Safe38 chairman James Millidge said: “Pushing back the Carkeel to Trerulefoot Safety Package for the A38 to at least 2030 was a major frustration for us as a group. It’s a decision, we feared, would cost many lives and serious injuries and it leaves South East Cornwall woefully far from having a safe strategic road corridor. 

“This package was only ever a small selection of measures,” he continued. “It’s hard to comprehend the logic in delaying what is essentially a cheap list of measures designed to reduce death and serious injury, which would also have a positive economic impact by reducing unplanned road closures. We are hopeful the roads minister has now understood this, and the average speed cameras will be imminent.” 

MP Sheryll Murray said: “I welcome the fact that the Safe38 Campaign Group has come in behind me in my quest to secure funding for safety improvement along the A38. 

“The Roads Minister wrote to me in August confirming that additional signing and lining has already been delivered. I have noted that there seems to be regular repeater signs reminding people of the speed limit of 50mph along the stretch from Trerulefoot to Carkeel with the exception of the towns of Landrake and Tideford where the speed is 40mph. 

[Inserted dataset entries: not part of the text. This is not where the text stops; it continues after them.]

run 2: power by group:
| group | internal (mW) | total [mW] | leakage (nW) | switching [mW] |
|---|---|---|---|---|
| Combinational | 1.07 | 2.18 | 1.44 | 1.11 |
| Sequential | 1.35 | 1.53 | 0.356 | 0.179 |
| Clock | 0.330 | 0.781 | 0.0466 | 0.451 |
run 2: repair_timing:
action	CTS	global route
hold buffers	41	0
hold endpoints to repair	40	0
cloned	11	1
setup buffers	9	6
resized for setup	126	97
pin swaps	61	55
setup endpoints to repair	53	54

“I have also noted that there has been some speed monitoring at the western end of Landrake both by a police van and one of the new type speed cameras. I am hopeful that this will give National Highways information to feed into the provision of the introduction of average speed cameras. 

“I have asked the Minister for a timeline for this work. Local people can assist in the interim period by staying within the speed limits on this dangerous road.” 

In the letter to Mrs Murray, the Minister also states that the dualling of the road at Landrake and Tideford is not being considered, but that a scheme to change the road alignment to improve air quality and reduce queuing will be in the pipeline for potential development after 2030. 

Mrs Murray said that she had asked National Highways to  investigate funding streams outside of the Road Improvement Strategy (RIS) programmes, to see if some of the work could be carried out earlier than the RIS3 period 2030-2035. 

“I also reinforced the long term aim for dualling the road, with a view to by pass the very low railway bridge, but recognise that this will cost a lot of money,” she said. “I will not let up on my quest to get results for my constituents on this very important matter.”